Photo: Manuel Harlan

There was a substantial amount of hype already for Joe Penhall’s new play The Constituent: it marks James Corden’s return to the London stage after more than a decade, his last role being a Tony-winning turn in One Man, Two Guvnors. He plays the role of the titular constituent, Alec; opposite him is Anna Maxwell Martin (best known for Line of Duty) who plays Monica, the local MP. The pair meet when Alec is installing some security equipment at Monica’s office, though we soon establish they went to primary school together. They are joined on stage by Zachary Hart in the role of Mellor, a parliamentary protection officer.

It feels like a timely, urgent production: the play was announced before the general election, but the political backdrop couldn’t be more fortuitous for a play like this.
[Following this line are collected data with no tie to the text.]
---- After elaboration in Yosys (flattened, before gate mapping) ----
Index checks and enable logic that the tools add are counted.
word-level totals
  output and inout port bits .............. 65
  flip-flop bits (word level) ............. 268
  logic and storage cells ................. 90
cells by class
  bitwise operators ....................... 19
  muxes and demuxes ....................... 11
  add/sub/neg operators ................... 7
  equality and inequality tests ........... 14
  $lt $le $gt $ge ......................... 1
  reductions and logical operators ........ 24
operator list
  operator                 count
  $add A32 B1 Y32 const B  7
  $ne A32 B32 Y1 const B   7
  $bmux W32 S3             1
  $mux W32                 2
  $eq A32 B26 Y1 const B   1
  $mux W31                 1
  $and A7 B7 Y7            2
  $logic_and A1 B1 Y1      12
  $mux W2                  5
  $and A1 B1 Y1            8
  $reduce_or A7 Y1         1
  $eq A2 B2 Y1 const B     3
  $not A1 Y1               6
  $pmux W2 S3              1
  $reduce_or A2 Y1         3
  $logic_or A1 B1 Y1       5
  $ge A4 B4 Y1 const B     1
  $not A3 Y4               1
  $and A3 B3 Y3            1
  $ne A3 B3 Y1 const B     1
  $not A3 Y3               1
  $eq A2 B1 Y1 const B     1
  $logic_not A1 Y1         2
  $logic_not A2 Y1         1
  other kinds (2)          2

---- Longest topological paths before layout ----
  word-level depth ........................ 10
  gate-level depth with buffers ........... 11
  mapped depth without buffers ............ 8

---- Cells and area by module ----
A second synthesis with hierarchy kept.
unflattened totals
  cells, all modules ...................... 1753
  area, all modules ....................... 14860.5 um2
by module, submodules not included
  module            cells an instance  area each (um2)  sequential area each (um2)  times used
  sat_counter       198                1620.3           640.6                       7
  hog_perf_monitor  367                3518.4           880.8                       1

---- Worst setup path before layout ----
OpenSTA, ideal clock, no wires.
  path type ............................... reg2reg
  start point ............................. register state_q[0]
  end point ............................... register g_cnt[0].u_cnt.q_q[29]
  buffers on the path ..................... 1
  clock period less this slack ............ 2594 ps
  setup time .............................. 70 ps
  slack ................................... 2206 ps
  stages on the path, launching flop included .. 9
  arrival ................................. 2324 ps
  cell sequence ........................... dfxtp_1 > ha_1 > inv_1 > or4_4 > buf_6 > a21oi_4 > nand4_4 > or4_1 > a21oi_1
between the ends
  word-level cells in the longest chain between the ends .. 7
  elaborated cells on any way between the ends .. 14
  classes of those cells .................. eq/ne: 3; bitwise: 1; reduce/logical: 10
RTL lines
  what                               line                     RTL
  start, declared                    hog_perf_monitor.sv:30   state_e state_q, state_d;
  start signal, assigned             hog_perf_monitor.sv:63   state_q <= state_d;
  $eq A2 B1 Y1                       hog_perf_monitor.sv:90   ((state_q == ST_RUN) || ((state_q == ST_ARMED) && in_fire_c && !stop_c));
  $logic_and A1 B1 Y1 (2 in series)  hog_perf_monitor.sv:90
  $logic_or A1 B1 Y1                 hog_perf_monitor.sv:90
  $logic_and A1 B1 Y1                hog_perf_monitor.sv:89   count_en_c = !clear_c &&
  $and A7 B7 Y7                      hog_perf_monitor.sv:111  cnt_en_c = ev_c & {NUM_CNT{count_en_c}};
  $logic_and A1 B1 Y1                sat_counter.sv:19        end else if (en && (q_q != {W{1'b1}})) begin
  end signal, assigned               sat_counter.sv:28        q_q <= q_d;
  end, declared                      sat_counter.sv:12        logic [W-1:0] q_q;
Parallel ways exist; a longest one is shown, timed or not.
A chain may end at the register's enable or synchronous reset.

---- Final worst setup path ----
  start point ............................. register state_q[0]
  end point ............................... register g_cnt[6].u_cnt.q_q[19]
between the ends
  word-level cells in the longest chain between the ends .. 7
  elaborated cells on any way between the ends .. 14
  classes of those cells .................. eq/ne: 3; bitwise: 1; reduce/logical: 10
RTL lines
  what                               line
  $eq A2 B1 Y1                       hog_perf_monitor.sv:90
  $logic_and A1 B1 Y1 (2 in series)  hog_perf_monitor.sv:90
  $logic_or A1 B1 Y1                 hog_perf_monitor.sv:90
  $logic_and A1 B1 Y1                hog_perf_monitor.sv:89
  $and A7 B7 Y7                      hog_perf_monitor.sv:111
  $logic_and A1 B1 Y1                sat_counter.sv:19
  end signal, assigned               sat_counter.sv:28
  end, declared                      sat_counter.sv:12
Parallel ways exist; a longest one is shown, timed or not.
<file path="config.mk">
export PLATFORM = sky130hd
export DESIGN_NAME = multi_digit_display_flat
export DESIGN_NICKNAME = d
export VERILOG_FILES = /design/src/rtl/multi_digit_display_pkg.sv /design/src/rtl/multi_digit_display_if.sv /design/src/rtl/multi_digit_display_seg7_decode.sv /design/src/rtl/multi_digit_display.sv /design/src/flat_wrapper.sv
export SDC_FILE = /design/constraint.sdc
export NUM_CORES = 1
export LEC_CHECK = 0
export BUFFER_PORTS_ARGS = -buffer_cell sky130_fd_sc_hd__buf_2
export CAP_MARGIN = 20
export CELL_PAD_IN_SITES_DETAIL_PLACEMENT = 0
export CELL_PAD_IN_SITES_GLOBAL_PLACEMENT = 1
export CORE_MARGIN = 1.5
export CORE_UTILIZATION = 48
export DETAILED_ROUTE_END_ITERATION = 7
export HOLD_SLACK_MARGIN = 0.1
export PLACE_DENSITY_LB_ADDON = 0.15
export SYNTH_ARGS = -nofsm -noshare
export SYNTH_HDL_FRONTEND = slang
export SYNTH_SLANG_ARGS = --single-unit
</file>
<file path="constraint.sdc">
create_clock -name Clk -period 5.85 [get_ports Clk]
set_input_delay 1.17 -clock Clk [delete_from_list [all_inputs] [get_ports Clk]]
set_output_delay 1.17 -clock Clk [all_outputs]
set_load 0.1 [all_outputs]
</file>
<file path="src/rtl/multi_digit_display_pkg.sv">
// Shared digit codes, segment patterns, conversion FSM states and the overflow limit helper.
// Segments are active-low, bit 6 = a ... bit 0 = g.
package multi_digit_display_pkg;

  localparam logic [3:0] CODE_DASH  = 4'hA;
  localparam logic [3:0] CODE_BLANK = 4'hF;

  localparam logic [6:0] SEG_0     = 7'b0000001;
  localparam logic [6:0] SEG_1     = 7'b1001111;
  localparam logic [6:0] SEG_2     = 7'b0010010;
  localparam logic [6:0] SEG_3     = 7'b0000110;
  localparam logic [6:0] SEG_4     = 7'b1001100;
  localparam logic [6:0] SEG_5     = 7'b0100100;
  localparam logic [6:0] SEG_6     = 7'b0100000;
  localparam logic [6:0] SEG_7     = 7'b0001111;
  localparam logic [6:0] SEG_8     = 7'b0000000;
  localparam logic [6:0] SEG_9     = 7'b0000100;
  localparam logic [6:0] SEG_DASH  = 7'b1111110;
  localparam logic [6:0] SEG_BLANK = 7'b1111111;

  typedef enum logic [1:0] {
    ST_IDLE   = 2'd0,
    ST_CONV   = 2'd1,
    ST_COMMIT = 2'd2
  } convState_e;

  // Smallest value that no longer fits in n decimal digits.
  function automatic longint unsigned pow10(input int n);
    longint unsigned r;
    r = 1;
    for (int i = 0; i < n; i++) r = r * 10;
    return r;
  endfunction

endpackage

</file>
<file path="src/rtl/multi_digit_display_if.sv">
// Value-load and display-scan signals of the multi-digit display.
// master = system side driving numbers, slave = the display block.
interface multi_digit_display_if #(
  parameter int NUM_CH    = 2,
  parameter int DIGITS    = 4,
  parameter int NUM_WIDTH = 13
);
  logic [NUM_CH*NUM_WIDTH-1:0] Numbers;
  logic                        Load;
  logic                        BlankLZ;
  logic [6:0]                  out7;
  logic [NUM_CH*DIGITS-1:0]    en_out;
  logic                        Busy;

  modport master (
    output Numbers, Load, BlankLZ,
    input  out7, en_out, Busy
  );

  modport slave (
    input  Numbers, Load, BlankLZ,
    output out7, en_out, Busy
  );
endinterface

</file>
<file path="src/rtl/multi_digit_display_seg7_decode.sv">
// Digit code to active-low seven-segment pattern; purely combinational.
// Codes other than 0-9 and DASH decode to all segments off.
module seg7_decode
  import multi_digit_display_pkg::*;
(
  input  logic [3:0] code,
  output logic [6:0] seg
);

  always_comb begin
    seg = SEG_BLANK;
    case (code)
      4'd0:       seg = SEG_0;
      4'd1:       seg = SEG_1;
      4'd2:       seg = SEG_2;
      4'd3:       seg = SEG_3;
      4'd4:       seg = SEG_4;
      4'd5:       seg = SEG_5;
      4'd6:       seg = SEG_6;
      4'd7:       seg = SEG_7;
      4'd8:       seg = SEG_8;
      4'd9:       seg = SEG_9;
      CODE_DASH:  seg = SEG_DASH;
      CODE_BLANK: seg = SEG_BLANK;
      default:    seg = SEG_BLANK;
    endcase
  end

endmodule

</file>
<file path="src/rtl/multi_digit_display.sv">
// Multiplexed decimal display: binary channels converted serially by double-dabble, committed atomically,
// then scanned one digit per 2^DIV_BITS cycles; Load during a conversion queues one restart.
module multi_digit_display
  import multi_digit_display_pkg::*;
#(
  parameter int NUM_CH    = 2,
  parameter int DIGITS    = 4,
  parameter int NUM_WIDTH = 13,
  parameter int DIV_BITS  = 17
) (
  input logic                  Clk,
  input logic                  Rst,
  multi_digit_display_if.slave bus
);

  localparam int CH_W  = (NUM_CH > 1) ? $clog2(NUM_CH) : 1;
  localparam int DIG_W = (DIGITS > 1) ? $clog2(DIGITS) : 1;
  localparam int BIT_W = (NUM_WIDTH > 1) ? $clog2(NUM_WIDTH) : 1;
  localparam int BCD_W = 4 * DIGITS;

  localparam logic [CH_W-1:0]  LAST_CH   = CH_W'(NUM_CH - 1);
  localparam logic [DIG_W-1:0] LAST_DIG  = DIG_W'(DIGITS - 1);
  localparam logic [BIT_W-1:0] LAST_BIT  = BIT_W'(NUM_WIDTH - 1);
  localparam logic [63:0]      OVF_LIMIT = 64'(pow10(DIGITS));

  convState_e state, nextState;
  logic       pending;
  logic       capture;

  logic [NUM_WIDTH-1:0] shadowCh [NUM_CH];
  logic [NUM_WIDTH-1:0] binSh;
  logic [BCD_W-1:0]     bcd, bcdAdj, bcdNext;
  logic [CH_W-1:0]      chIdx;
  logic [BIT_W-1:0]     bitCnt;
  logic                 bitLast, chLast, chOverflow;

  logic [3:0] stageDig [NUM_CH][DIGITS];
  logic [3:0] dispDig  [NUM_CH][DIGITS];

  logic [DIV_BITS-1:0]      divCnt;
  logic [CH_W-1:0]          scanCh;
  logic [DIG_W-1:0]         scanDig;
  logic [3:0]               scanCode, shownCode;
  logic                     higherNonZero, lzBlank;
  logic [6:0]               segOut, out7Q;
  logic [NUM_CH*DIGITS-1:0] enNext, enQ;

  assign bitLast    = (bitCnt == LAST_BIT);
  assign chLast     = (chIdx == LAST_CH);
  assign chOverflow = (64'(shadowCh[chIdx]) >= OVF_LIMIT);

  // ---------------- conversion FSM ----------------
  always_ff @(posedge Clk or posedge Rst) begin
    if (Rst) state <= ST_IDLE;
    else     state <= nextState;
  end

  always_comb begin
    nextState = state;
    capture   = 1'b0;
    case (state)
      ST_IDLE: begin
        if (bus.Load) begin
          nextState = ST_CONV;
          capture   = 1'b1;
        end
      end
      ST_CONV: begin
        if (bitLast && chLast) nextState = ST_COMMIT;
      end
      ST_COMMIT: begin
        // A Load arriving in the commit cycle itself restarts just like a queued one.
        if (pending || bus.Load) begin
          nextState = ST_CONV;
          capture   = 1'b1;
        end else begin
          nextState = ST_IDLE;
        end
      end
      default: nextState = ST_IDLE;
    endcase
  end

  always_ff @(posedge Clk or posedge Rst) begin
    if (Rst)                                pending <= 1'b0;
    else if (state == ST_COMMIT)            pending <= 1'b0;
    else if (bus.Load && state != ST_IDLE)  pending <= 1'b1;
  end

  // ---------------- double-dabble datapath ----------------
  always_comb begin
    bcdAdj = bcd;
    for (int k = 0; k < DIGITS; k++) begin
      if (bcd[k*4 +: 4] >= 4'd5) bcdAdj[k*4 +: 4] = bcd[k*4 +: 4] + 4'd3;
    end
    bcdNext = (bcdAdj << 1) | BCD_W'(binSh[NUM_WIDTH-1]);
  end

  always_ff @(posedge Clk or posedge Rst) begin
    if (Rst) begin
      binSh  <= '0;
      bcd    <= '0;
      chIdx  <= '0;
      bitCnt <= '0;
      for (int c = 0; c < NUM_CH; c++) begin
        shadowCh[c] <= '0;
        for (int d = 0; d < DIGITS; d++) begin
          stageDig[c][d] <= CODE_BLANK;
          dispDig[c][d]  <= CODE_BLANK;
        end
      end
    end else begin
      if (capture) begin
        for (int c = 0; c < NUM_CH; c++) shadowCh[c] <= bus.Numbers[c*NUM_WIDTH +: NUM_WIDTH];
        binSh  <= bus.Numbers[NUM_WIDTH-1:0];
        bcd    <= '0;
        chIdx  <= '0;
        bitCnt <= '0;
      end else if (state == ST_CONV) begin
        binSh  <= binSh << 1;
        bcd    <= bcdNext;
        bitCnt <= bitCnt + BIT_W'(1);
        if (bitLast) begin
          // Overflow channels keep full conversion timing but store dashes.
          for (int d = 0; d < DIGITS; d++)
            stageDig[chIdx][d] <= chOverflow ? CODE_DASH : bcdNext[d*4 +: 4];
          bcd    <= '0;
          bitCnt <= '0;
          if (!chLast) begin
            chIdx <= chIdx + CH_W'(1);
            binSh <= shadowCh[chIdx + CH_W'(1)];
          end
        end
      end
      if (state == ST_COMMIT) begin
        for (int c = 0; c < NUM_CH; c++)
          for (int d = 0; d < DIGITS; d++)
            dispDig[c][d] <= stageDig[c][d];
      end
    end
  end

  // ---------------- refresh scan ----------------
  always_ff @(posedge Clk or posedge Rst) begin
    if (Rst) begin
      divCnt  <= '0;
      scanCh  <= '0;
      scanDig <= '0;
    end else begin
      divCnt <= divCnt + DIV_BITS'(1);
      if (&divCnt) begin
        if (scanDig == LAST_DIG) begin
          scanDig <= '0;
          scanCh  <= (scanCh == LAST_CH) ? '0 : scanCh + CH_W'(1);
        end else begin
          scanDig <= scanDig + DIG_W'(1);
        end
      end
    end
  end

  // Leading-zero blanking works on committed digits, so BlankLZ acts without reconversion.
  always_comb begin
    scanCode      = dispDig[scanCh][scanDig];
    higherNonZero = 1'b0;
    for (int k = 0; k < DIGITS; k++) begin
      if ((DIG_W'(k) >= scanDig) && (dispDig[scanCh][k] != 4'd0)) higherNonZero = 1'b1;
    end
    lzBlank   = bus.BlankLZ && (scanDig != '0) && !higherNonZero;
    shownCode = lzBlank ? CODE_BLANK : scanCode;
  end

  always_comb begin
    enNext = '1;
    for (int c = 0; c < NUM_CH; c++)
      for (int d = 0; d < DIGITS; d++)
        enNext[c*DIGITS + d] = !((scanCh == CH_W'(c)) && (scanDig == DIG_W'(d)));
  end

  seg7_decode uDecode (
    .code (shownCode),
    .seg  (segOut)
  );

  always_ff @(posedge Clk or posedge Rst) begin
    if (Rst) begin
      out7Q <= SEG_BLANK;
      enQ   <= '1;
    end else begin
      out7Q <= segOut;
      enQ   <= enNext;
    end
  end

  assign bus.out7   = out7Q;
  assign bus.en_out = enQ;
  assign bus.Busy   = (state != ST_IDLE);

endmodule
</file>
<file path="src/flat_wrapper.sv">
// flat-port wrapper written by rule: the top's interface ports become plain ports
module multi_digit_display_flat import multi_digit_display_pkg::*;
#(
  parameter int NUM_CH    = 2,
  parameter int DIGITS    = 4,
  parameter int NUM_WIDTH = 13,
  parameter int DIV_BITS  = 17
)
  (Clk, Rst, bus_Numbers, bus_Load, bus_BlankLZ, bus_out7, bus_en_out, bus_Busy);
  multi_digit_display_if #(.NUM_CH(NUM_CH), .DIGITS(DIGITS), .NUM_WIDTH(NUM_WIDTH)) bus_i ();
  input logic Clk;
  input logic Rst;
  input wire logic [$bits(bus_i.Numbers)-1:0] bus_Numbers;
  input wire logic [$bits(bus_i.Load)-1:0] bus_Load;
  input wire logic [$bits(bus_i.BlankLZ)-1:0] bus_BlankLZ;
  output wire logic [$bits(bus_i.out7)-1:0] bus_out7;
  output wire logic [$bits(bus_i.en_out)-1:0] bus_en_out;
  output wire logic [$bits(bus_i.Busy)-1:0] bus_Busy;
  assign bus_i.Numbers = bus_Numbers;
  assign bus_i.Load = bus_Load;
  assign bus_i.BlankLZ = bus_BlankLZ;
  assign bus_out7 = bus_i.out7;
  assign bus_en_out = bus_i.en_out;
  assign bus_Busy = bus_i.Busy;
  multi_digit_display #(.NUM_CH(NUM_CH), .DIGITS(DIGITS), .NUM_WIDTH(NUM_WIDTH), .DIV_BITS(DIV_BITS)) u_core (.Clk(Clk), .Rst(Rst), .bus(bus_i));
endmodule
</file>
**config.mk**
```make
export PLATFORM = sky130hd
export DESIGN_NAME = serial_addsub_word
export DESIGN_NICKNAME = d
export VERILOG_FILES = /design/src/rtl/serial_addsub_word.sv
export SDC_FILE = /design/constraint.sdc
export NUM_CORES = 1
export LEC_CHECK = 0
export ABC_AREA = 0
export BUFFER_PORTS_ARGS = -buffer_cell sky130_fd_sc_hd__buf_2
export CORE_ASPECT_RATIO = 0.75
export CORE_MARGIN = 4
export CORE_UTILIZATION = 51
export DETAILED_ROUTE_END_ITERATION = 10
export GPL_TIMING_DRIVEN = 0
export HOLD_SLACK_MARGIN = 0.1
export PLACE_DENSITY = 0.76
export SLEW_MARGIN = 5
export SYNTH_ARGS = -nofsm -noshare
export SYNTH_HDL_FRONTEND = slang
export SYNTH_SLANG_ARGS = --single-unit
export TNS_END_PERCENT = 20
```
**constraint.sdc**
```tcl
create_clock -name clk -period 2.3 [get_ports clk]
set_input_delay 0.46 -clock clk [delete_from_list [all_inputs] [get_ports clk]]
set_output_delay 0.46 -clock clk [all_outputs]
set_load 0.005 [all_outputs]
```
**src/rtl/serial_addsub_word.sv**
```systemverilog
// rtl/serial_addsub_word.sv - digit-serial two's-complement adder/subtractor with word framing
module serial_addsub_word #(
    parameter int WIDTH = 8,
    parameter int DIGIT = 1
) (
    input  logic             clk,
    input  logic             rst,
    input  logic             en,
    input  logic             start,
    input  logic             sub,
    input  logic [DIGIT-1:0] a_in,
    input  logic [DIGIT-1:0] b_in,
    output logic [DIGIT-1:0] s_out,
    output logic             s_valid,
    output logic [WIDTH-1:0] sum_word,
    output logic             busy,
    output logic             done,
    output logic             carry_out,
    output logic             overflow
);

    localparam int NDIG = WIDTH / DIGIT;
    localparam int CW   = (NDIG > 1) ? $clog2(NDIG) : 1;
    localparam logic [CW-1:0] LAST_DIG = CW'(NDIG - 1);

    typedef enum logic [1:0] {
        S_IDLE,
        S_RUN,
        S_DONE
    } state_t;

    state_t           state_q, state_d;
    logic [CW-1:0]    cnt_q, cnt_d;
    logic             carry_q, carry_d;
    logic             sub_q, sub_d;
    logic [DIGIT-1:0] s_out_q, s_out_d;
    logic             s_valid_q, s_valid_d;
    logic [WIDTH-1:0] sum_q, sum_d;
    logic             cout_q, cout_d;
    logic             ovf_q, ovf_d;

    // In IDLE the start cycle already computes digit 0, so mode and carry-in
    // come straight from the sub input rather than from the registers.
    logic             mode;
    logic             cin;
    logic [DIGIT-1:0] b_eff;
    logic [DIGIT:0]   add_full;
    logic [DIGIT-1:0] s_dig;
    logic [WIDTH-1:0] sum_shift;
    logic             step;
    logic             last;

    assign mode     = (state_q == S_IDLE) ? sub : sub_q;
    assign cin      = (state_q == S_IDLE) ? sub : carry_q;
    assign b_eff    = mode ? ~b_in : b_in;
    assign add_full = {1'b0, a_in} + {1'b0, b_eff} + {{DIGIT{1'b0}}, cin};
    assign s_dig    = add_full[DIGIT-1:0];

    // New digits enter at the MSB end so digit 0 lands at the LSB after NDIG shifts.
    generate
        if (DIGIT == WIDTH) begin : g_whole
            assign sum_shift = s_dig;
        end else begin : g_shift
            assign sum_shift = {s_dig, sum_q[WIDTH-1:DIGIT]};
        end
    endgenerate

    // State and datapath registers, cleared asynchronously.
    always_ff @(posedge clk or negedge rst) begin
        if (!rst) begin
            state_q   <= S_IDLE;
            cnt_q     <= '0;
            carry_q   <= 1'b0;
            sub_q     <= 1'b0;
            s_out_q   <= '0;
            s_valid_q <= 1'b0;
            sum_q     <= '0;
            cout_q    <= 1'b0;
            ovf_q     <= 1'b0;
        end else begin
            state_q   <= state_d;
            cnt_q     <= cnt_d;
            carry_q   <= carry_d;
            sub_q     <= sub_d;
            s_out_q   <= s_out_d;
            s_valid_q <= s_valid_d;
            sum_q     <= sum_d;
            cout_q    <= cout_d;
            ovf_q     <= ovf_d;
        end
    end

    // Next-state logic and digit processing; flags only update on the last digit.
    always_comb begin
        state_d   = state_q;
        cnt_d     = cnt_q;
        carry_d   = carry_q;
        sub_d     = sub_q;
        s_out_d   = s_out_q;
        s_valid_d = 1'b0;
        sum_d     = sum_q;
        cout_d    = cout_q;
        ovf_d     = ovf_q;
        step      = 1'b0;
        last      = 1'b0;

        case (state_q)
            S_IDLE: begin
                if (en && start) begin
                    step    = 1'b1;
                    sub_d   = sub;
                    cnt_d   = CW'(1);
                    last    = (NDIG == 1);
                    state_d = (NDIG == 1) ? S_DONE : S_RUN;
                end
            end
            S_RUN: begin
                if (en) begin
                    step  = 1'b1;
                    cnt_d = cnt_q + CW'(1);
                    last  = (cnt_q == LAST_DIG);
                    if (cnt_q == LAST_DIG) begin
                        state_d = S_DONE;
                    end
                end
            end
            S_DONE: begin
                cnt_d   = '0;
                state_d = S_IDLE;
            end
            default: begin
                state_d = S_IDLE;
            end
        endcase

        if (step) begin
            s_out_d   = s_dig;
            s_valid_d = 1'b1;
            carry_d   = add_full[DIGIT];
            sum_d     = sum_shift;
            if (last) begin
                cout_d = add_full[DIGIT];
                ovf_d  = (a_in[DIGIT-1] == b_eff[DIGIT-1]) && (s_dig[DIGIT-1] != a_in[DIGIT-1]);
            end
        end
    end

    assign s_out     = s_out_q;
    assign s_valid   = s_valid_q;
    assign sum_word  = sum_q;
    assign busy      = (state_q == S_RUN);
    assign done      = (state_q == S_DONE);
    assign carry_out = cout_q;
    assign overflow  = ovf_q;

endmodule

```
==> results.toml, run 1 <==
[run_status]
status = "complete, no violations"

[final_layout]
nNetsFinal = 117
n_fill_cell = 117
antenna_cells = 0
instances_no_fill = 121
finish.utilization_pct = 70.7
finalInstanceArea_sq_um = 1110
regArea_sq_um = 452
drive_above_1_share_pct = 47.0
multiInputGateArea_sq_um = 460
area_growth_pct = 22.6

[yosys]
avgSynthCellArea_sq_um = 12.3
ys_ff_latch = 18
synthCells = 74
syn_nets = 90
synth_warnings = 0
yosysUniqueCellTypes = 21
synth_seq_area_share_pct = 49.5
syn_area_sq_um = 910

[worst_setup_path]
cp.required_ps = 2540
critPathMaxStageDelay_ps = 540
path_cells = "inv_2, ha_4, mux2_2, fa_1, or4b_1, nand3_1"
rrSetupSlack_ps = 90
rr_endpoint = "overflow$_DFFE_PN0P_"
critPathLaunchType = "register"
crit_path_end_kind = "register"
cp_slowest_cell = "fa_1"
path_max_fanout = 4
arrival_ps = 2450
reg2reg_from = "state_q[0]$_DFFE_PN0P_"
cp_top_family = "adder cells"
startpoint = "state_q[0]$_DFFE_PN0P_"
reg2reg_depth = 6
path_class = "register to register"
crit_buf_inv = 1

[run]
drv_cap = 0

[global_routing]
antenna_found_initial = 0
grt_max_degree = 19
grt_pass1_wl_mm = 2.92
grt_overflow = 0
grt_usage_pct = 15.7
grt_pass1_vias = 601

[worst_hold_path]
hp-class = "primary input to register"
holdPathStages = 2
hp-start = "sub"
min_to = "sub_q$_DFFE_PN0P_"

[floorplan]
rows = 12
die_y_um = 44.6
num_io_pins = 21
core_sq_um = 1580
fp.dieW_um = 56.8
dieArea_sq_um = 2530
start_util_pct = 57.7

[timing]
period_share_pct = 96.0
relSlewSlack_pct = 62.2
hold_violations = 0
tns_ps = 0
report.final.setup_viol = 0
min_period_ps = 2210
worst_pin_slew_ps = 567
slew_violations = 0
rsz0062_at_grt = "false"
clock_skew_ps = 2.24
max_freq_ghz = 0.453
setup_slack_ps = 92.9
holdWs_ps = 435

[clocking]
cts_buffers = 3
cts-root-buf = "clkbuf_4"
cts.sinks = 18
htreeDepth = 1
clk_transition_reported_paths_ps = 100
tritoncts = "built"
worstSkewPairLatency_ps = 300
clockBufferDepth = 2

[pwr]
fin_total_pwr_mw = 1.46
irDropWorstVdd_mv = 0.796
power-per-cell-area_nw_per_um2 = 1310
cellLeakagePower_nw = 0.553

[placed_design]
place_ws_ps = -1.11
dpl.hpwl_mm = 1.30
io_buffers = 20
dp.cells = 115
gp_congestion = 0.769
dpl_cell_area_sq_um = 1040

[detailed_routing]
drcViolationCount = 0
viasPerCell = 5.21
first_iter_violations = 10
via_count = 630
drt-wirelength-per-cell_um = 15.5
ant_nets = 0
firstDrtPassIters = 5
drt_wl_total_mm = 1.87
The Constituent is clearly thoroughly-researched and touches on a whole range of recent issues, from the more mainstream political discourse topics such as the cost of living crisis and the aftermath of the pandemic, through to important issues which may not be quite so widely discussed, like strategies for tackling violence against women and girls.

The play moves at a fair pace – it crams a lot into its 90-minute run time (straight through, no interval). While much of the discussion is pretty serious there are also plenty of entertaining moments, with lots of witty remarks and observations. It looks great, too: while the staging is may be simple, the theatre has been reconfigured in a way that really helps us focus on what’s directly in front of us – we shan’t spoil how, but it works well.

What’s most impressive about this performance, however, is the quality of the acting on stage. Both our lead characters are convincing, telling their respective compelling stories; we invested in both Alec and Monica, we empathised with their situations, and we were genuinely curious to see how their stories would unfold and where they might both end up. The role of Mellor occasionally feels somewhat lacking, sadly – it’s all a bit simple and obvious, with only a couple of minor twists and turns which we found a bit predictable.

That aside we were genuinely impressed with The Constituent – it’s a slight play, but one that really packs a punch. There’s some great writing in here and fantastic acting to boot. It’s a compelling social commentary, and one that’s opened at The Old Vic at a rather opportune moment. Well worth checking out.